Let me be clear: Our commitment to the Second Amendment is unwavering. It has been so since the beginning. Historically, our tradition in supporting the Second Amendment has been unflinching. No strings attached. It is no accident that when others in the gun culture counseled compromise in the past, hard-core thinkers such as Harlon Carter, Don Kates and Neal Knox found a place and a voice in these pages. When large firearms advocacy groups were going soft in the 1970s, they were prodded in the right direction, away from the pages of “Guns & Ammo.”
In publishing Metcalf’s column, I was untrue to that tradition, and for that I apologize. His views do not represent mine — nor, most important, “Guns & Ammo”’s. It is very clear to me that they don’t reflect the views of our readership either.
Dick Metcalf has had a long and distinguished career as a gunwriter, but his association with “Guns & Ammo” has officially ended.

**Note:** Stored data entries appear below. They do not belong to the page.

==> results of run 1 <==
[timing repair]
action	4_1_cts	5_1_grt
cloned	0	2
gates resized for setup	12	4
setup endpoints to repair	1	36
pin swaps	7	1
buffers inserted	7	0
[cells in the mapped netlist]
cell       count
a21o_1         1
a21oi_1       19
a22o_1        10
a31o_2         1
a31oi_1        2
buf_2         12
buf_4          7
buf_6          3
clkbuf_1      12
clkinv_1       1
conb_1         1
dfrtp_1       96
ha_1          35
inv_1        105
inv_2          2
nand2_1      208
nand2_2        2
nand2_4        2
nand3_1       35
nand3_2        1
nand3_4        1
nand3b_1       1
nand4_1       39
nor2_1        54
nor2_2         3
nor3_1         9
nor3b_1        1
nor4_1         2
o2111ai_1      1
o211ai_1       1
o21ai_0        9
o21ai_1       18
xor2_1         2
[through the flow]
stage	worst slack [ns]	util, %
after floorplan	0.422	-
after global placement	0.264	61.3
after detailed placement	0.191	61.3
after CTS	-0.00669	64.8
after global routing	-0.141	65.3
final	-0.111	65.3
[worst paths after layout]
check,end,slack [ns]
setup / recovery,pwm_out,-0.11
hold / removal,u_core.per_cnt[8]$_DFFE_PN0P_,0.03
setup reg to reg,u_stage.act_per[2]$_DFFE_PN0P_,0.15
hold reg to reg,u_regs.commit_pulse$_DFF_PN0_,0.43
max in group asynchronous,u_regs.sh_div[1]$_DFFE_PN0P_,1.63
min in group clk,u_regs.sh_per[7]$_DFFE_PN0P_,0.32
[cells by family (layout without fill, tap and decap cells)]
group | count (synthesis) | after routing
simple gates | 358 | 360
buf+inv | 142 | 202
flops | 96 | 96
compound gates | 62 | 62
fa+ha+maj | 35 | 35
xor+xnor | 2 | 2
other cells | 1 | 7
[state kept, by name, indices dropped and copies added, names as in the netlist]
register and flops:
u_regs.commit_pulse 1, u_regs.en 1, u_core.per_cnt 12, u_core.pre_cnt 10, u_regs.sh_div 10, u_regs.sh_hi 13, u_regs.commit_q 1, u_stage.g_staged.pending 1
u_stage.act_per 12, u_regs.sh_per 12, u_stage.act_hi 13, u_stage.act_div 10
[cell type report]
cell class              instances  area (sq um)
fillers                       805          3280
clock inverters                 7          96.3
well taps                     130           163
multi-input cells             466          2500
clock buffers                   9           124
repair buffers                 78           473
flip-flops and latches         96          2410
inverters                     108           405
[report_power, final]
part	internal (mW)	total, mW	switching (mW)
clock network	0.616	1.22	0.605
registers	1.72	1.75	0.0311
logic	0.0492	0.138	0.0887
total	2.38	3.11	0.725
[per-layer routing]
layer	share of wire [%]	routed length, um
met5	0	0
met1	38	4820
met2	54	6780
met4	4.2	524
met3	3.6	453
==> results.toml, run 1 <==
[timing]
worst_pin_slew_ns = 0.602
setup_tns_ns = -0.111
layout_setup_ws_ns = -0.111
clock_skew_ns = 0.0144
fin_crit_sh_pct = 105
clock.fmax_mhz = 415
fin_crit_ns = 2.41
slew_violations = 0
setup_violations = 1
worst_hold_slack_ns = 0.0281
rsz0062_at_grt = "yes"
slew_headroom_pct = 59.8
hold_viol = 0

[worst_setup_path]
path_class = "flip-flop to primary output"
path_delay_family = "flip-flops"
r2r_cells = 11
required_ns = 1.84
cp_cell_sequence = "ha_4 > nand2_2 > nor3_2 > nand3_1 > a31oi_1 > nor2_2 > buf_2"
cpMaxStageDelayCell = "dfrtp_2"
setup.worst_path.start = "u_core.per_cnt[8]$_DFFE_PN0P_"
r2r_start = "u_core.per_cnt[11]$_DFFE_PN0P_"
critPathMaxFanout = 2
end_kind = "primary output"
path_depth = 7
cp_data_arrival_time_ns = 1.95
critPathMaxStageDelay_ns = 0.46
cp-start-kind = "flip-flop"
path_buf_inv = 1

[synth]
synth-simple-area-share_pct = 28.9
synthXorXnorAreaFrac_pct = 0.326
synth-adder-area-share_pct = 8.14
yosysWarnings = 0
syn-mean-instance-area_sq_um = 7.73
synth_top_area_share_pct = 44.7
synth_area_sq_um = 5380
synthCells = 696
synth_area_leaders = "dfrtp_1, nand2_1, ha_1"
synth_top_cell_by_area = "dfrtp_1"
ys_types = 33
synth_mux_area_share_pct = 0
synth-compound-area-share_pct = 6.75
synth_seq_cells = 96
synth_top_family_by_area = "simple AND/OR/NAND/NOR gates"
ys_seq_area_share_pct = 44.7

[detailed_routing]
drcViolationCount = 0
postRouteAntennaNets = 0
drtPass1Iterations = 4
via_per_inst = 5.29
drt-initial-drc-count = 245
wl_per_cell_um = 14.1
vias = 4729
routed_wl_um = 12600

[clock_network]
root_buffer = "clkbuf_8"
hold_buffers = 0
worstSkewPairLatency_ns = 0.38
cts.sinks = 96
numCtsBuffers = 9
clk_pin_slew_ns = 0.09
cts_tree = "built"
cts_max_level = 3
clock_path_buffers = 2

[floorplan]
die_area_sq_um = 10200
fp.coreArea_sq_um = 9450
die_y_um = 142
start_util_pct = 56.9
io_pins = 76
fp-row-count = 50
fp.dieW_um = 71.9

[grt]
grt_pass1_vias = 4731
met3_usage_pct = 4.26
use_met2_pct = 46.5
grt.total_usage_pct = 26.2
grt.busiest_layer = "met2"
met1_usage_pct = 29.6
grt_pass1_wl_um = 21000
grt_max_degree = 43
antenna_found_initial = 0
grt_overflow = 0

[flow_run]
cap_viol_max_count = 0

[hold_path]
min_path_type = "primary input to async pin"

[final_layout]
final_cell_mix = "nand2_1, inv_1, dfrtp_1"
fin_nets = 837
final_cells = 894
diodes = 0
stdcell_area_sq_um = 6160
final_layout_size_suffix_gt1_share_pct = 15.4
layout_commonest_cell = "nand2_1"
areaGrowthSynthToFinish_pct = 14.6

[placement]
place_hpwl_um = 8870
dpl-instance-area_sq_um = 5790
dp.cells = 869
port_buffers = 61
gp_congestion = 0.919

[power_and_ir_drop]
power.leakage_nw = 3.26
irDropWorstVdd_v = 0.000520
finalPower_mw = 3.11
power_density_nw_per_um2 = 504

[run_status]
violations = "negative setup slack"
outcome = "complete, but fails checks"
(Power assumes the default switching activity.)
### src/rtl/sa_cache_pkg.sv
package sa_cache_pkg;
  typedef enum logic [1:0] {
    ST_IDLE  = 2'd0,
    ST_EVICT = 2'd1,
    ST_FILL  = 2'd2
  } cache_state_e;
endpackage

### src/rtl/sa_cache_tags.sv
module sa_cache_tags #(
  parameter int SETS = 4,
  parameter int WAYS = 2,
  parameter int LA_W = 28,
  localparam int SET_W = $clog2(SETS),
  localparam int WAY_W = $clog2(WAYS)
) (
  input  logic             clk,
  input  logic             rst,
  input  logic [SET_W-1:0] rd_set,
  input  logic [LA_W-1:0]  rd_tag,
  input  logic [WAY_W-1:0] vic_way,
  output logic [WAYS-1:0]  hit_vec,
  output logic             vic_valid,
  output logic [LA_W-1:0]  vic_pa,
  input  logic             wr_en,
  input  logic [SET_W-1:0] wr_set,
  input  logic [WAY_W-1:0] wr_way,
  input  logic [LA_W-1:0]  wr_tag,
  input  logic [LA_W-1:0]  wr_pa
);
  logic [LA_W-1:0] tag_q [SETS][WAYS];
  logic [LA_W-1:0] pa_q  [SETS][WAYS];
  logic [WAYS-1:0] vld_q [SETS];

  always_ff @(posedge clk) begin
    if (rst) begin
      for (int s = 0; s < SETS; s++) vld_q[s] <= '0;
    end else if (wr_en) begin
      vld_q[wr_set][wr_way] <= 1'b1;
    end
  end

  always_ff @(posedge clk) begin
    if (wr_en) begin
      tag_q[wr_set][wr_way] <= wr_tag;
      pa_q[wr_set][wr_way]  <= wr_pa;
    end
  end

  for (genvar w = 0; w < WAYS; w++) begin : g_cmp
    assign hit_vec[w] = vld_q[rd_set][w] && (tag_q[rd_set][w] == rd_tag);
  end

  assign vic_valid = vld_q[rd_set][vic_way];
  assign vic_pa    = pa_q[rd_set][vic_way];
endmodule

### src/rtl/sa_cache_victim.sv
module sa_cache_victim #(
  parameter int SETS = 4,
  parameter int WAYS = 2,
  localparam int SET_W = $clog2(SETS),
  localparam int WAY_W = $clog2(WAYS)
) (
  input  logic             clk,
  input  logic             rst,
  input  logic [SET_W-1:0] rd_set,
  output logic [WAY_W-1:0] vic_way,
  input  logic             adv_en,
  input  logic [SET_W-1:0] adv_set
);
  logic [WAY_W-1:0] ptr_q [SETS];

  always_ff @(posedge clk) begin
    if (rst) begin
      for (int s = 0; s < SETS; s++) ptr_q[s] <= '0;
    end else if (adv_en) begin
      if (ptr_q[adv_set] == WAY_W'(WAYS - 1)) ptr_q[adv_set] <= '0;
      else                                    ptr_q[adv_set] <= ptr_q[adv_set] + 1'b1;
    end
  end

  assign vic_way = ptr_q[rd_set];
endmodule

### src/rtl/sa_cache_data.sv
module sa_cache_data #(
  parameter int DEPTH = 32,
  localparam int AW = $clog2(DEPTH)
) (
  input  logic          clk,
  input  logic          wr_en,
  input  logic [AW-1:0] wr_addr,
  input  logic [31:0]   wr_data,
  input  logic          rd_en,
  input  logic [AW-1:0] rd_addr,
  output logic [31:0]   rd_data
);
  logic [31:0] mem [DEPTH];

  always_ff @(posedge clk) begin
    if (wr_en) mem[wr_addr] <= wr_data;
    if (rd_en) rd_data <= mem[rd_addr];
  end
endmodule
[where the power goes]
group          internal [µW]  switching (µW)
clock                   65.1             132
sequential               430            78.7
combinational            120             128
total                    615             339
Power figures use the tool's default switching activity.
### config.mk
export PLATFORM = sky130hd
export DESIGN_NAME = flash_cmd_decoder
export DESIGN_NICKNAME = d
export VERILOG_FILES = /design/src/rtl/fcd_pkg.sv /design/src/rtl/fcd_opcode_dec.sv /design/src/rtl/fcd_boot_guard.sv /design/src/rtl/fcd_req_slot.sv /design/src/rtl/flash_cmd_decoder.sv
export SDC_FILE = /design/constraint.sdc
export NUM_CORES = 1
export LEC_CHECK = 0
export CAP_MARGIN = 20
export CORE_MARGIN = 4
export CORE_UTILIZATION = 50
export CTS_CLUSTER_SIZE = 20
export DETAILED_ROUTE_END_ITERATION = 10
export PLACE_DENSITY = 0.85
export SLEW_MARGIN = 0
export SYNTH_ARGS = -nofsm -noshare
export SYNTH_HDL_FRONTEND = slang
export SYNTH_SLANG_ARGS = --single-unit
### constraint.sdc
create_clock -name clk -period 3.5 [get_ports clk]
set_clock_uncertainty 0.2 [all_clocks]
set_input_delay 0.35 -clock clk [delete_from_list [all_inputs] [get_ports clk]]
set_output_delay 0.35 -clock clk [all_outputs]
set_load 0.01 [all_outputs]
<file path="config.mk">
export PLATFORM = sky130hd
export DESIGN_NAME = reg_renamer
export DESIGN_NICKNAME = d
export VERILOG_FILES = /design/src/rtl/reg_renamer.sv
export SDC_FILE = /design/constraint.sdc
export NUM_CORES = 1
export LEC_CHECK = 0
export ABC_AREA = 1
export BUFFER_PORTS_ARGS = -buffer_cell sky130_fd_sc_hd__buf_2
export CAP_MARGIN = 0
export CORE_MARGIN = 4
export CORE_UTILIZATION = 58
export CTS_CLUSTER_DIAMETER = 60
export CTS_CLUSTER_SIZE = 16
export DETAILED_ROUTE_END_ITERATION = 7
export PLACE_DENSITY = 0.76
export SYNTH_ARGS = -nofsm -noshare
export SYNTH_HDL_FRONTEND = slang
export SYNTH_SLANG_ARGS = --single-unit
</file>
<file path="constraint.sdc">
create_clock -name clk -period 2.6 [get_ports clk]
set_input_delay 0.13 -clock clk [delete_from_list [all_inputs] [get_ports clk]]
set_output_delay 0.13 -clock clk [all_outputs]
set_load 0.05 [all_outputs]
</file>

I once again offer my personal apology. I understand what our valued readers want. I understand what you believe in when it comes to gun rights, and I believe the same thing.
I made a mistake by publishing the column. I thought it would generate a healthy exchange of ideas on gun rights. I miscalculated, pure and simple. I was wrong, and I ask your forgiveness.
Plans were already in place for a new editor to take the reins of “Guns & Ammo” on January 1. However, these recent events have convinced me that I should advance that schedule immediately.
Your new “Guns & Ammo” editor will be Eric R. Poole, who has so effectively been running our special interest publications, such as “Book of the AR-15” and “TRIGGER.” You will be hearing much more about this talented editor soon.
“Guns & Ammo” will never fail to vigorously lead the struggle for our Second Amendment rights, and with vigorous young editorial leadership such as Eric’s, it will be done even better in the future.
Apparently not all exchanges of ideas are “healthy” within the gun culture. Rather than engaging in a debate about what level of regulation constitutes an infringement, the position that any regulation is an infringement – or could by a slippery slope become an infringement – prevailed.
In addition to having a clear implication for concealed carry training, something I’m very interested in, L’Affaire Metcalf also reminds me that I need to get moving on some blog posts I have been preparing on State Constitutional provisions regarding the right to keep and bear arms and the regulation thereof.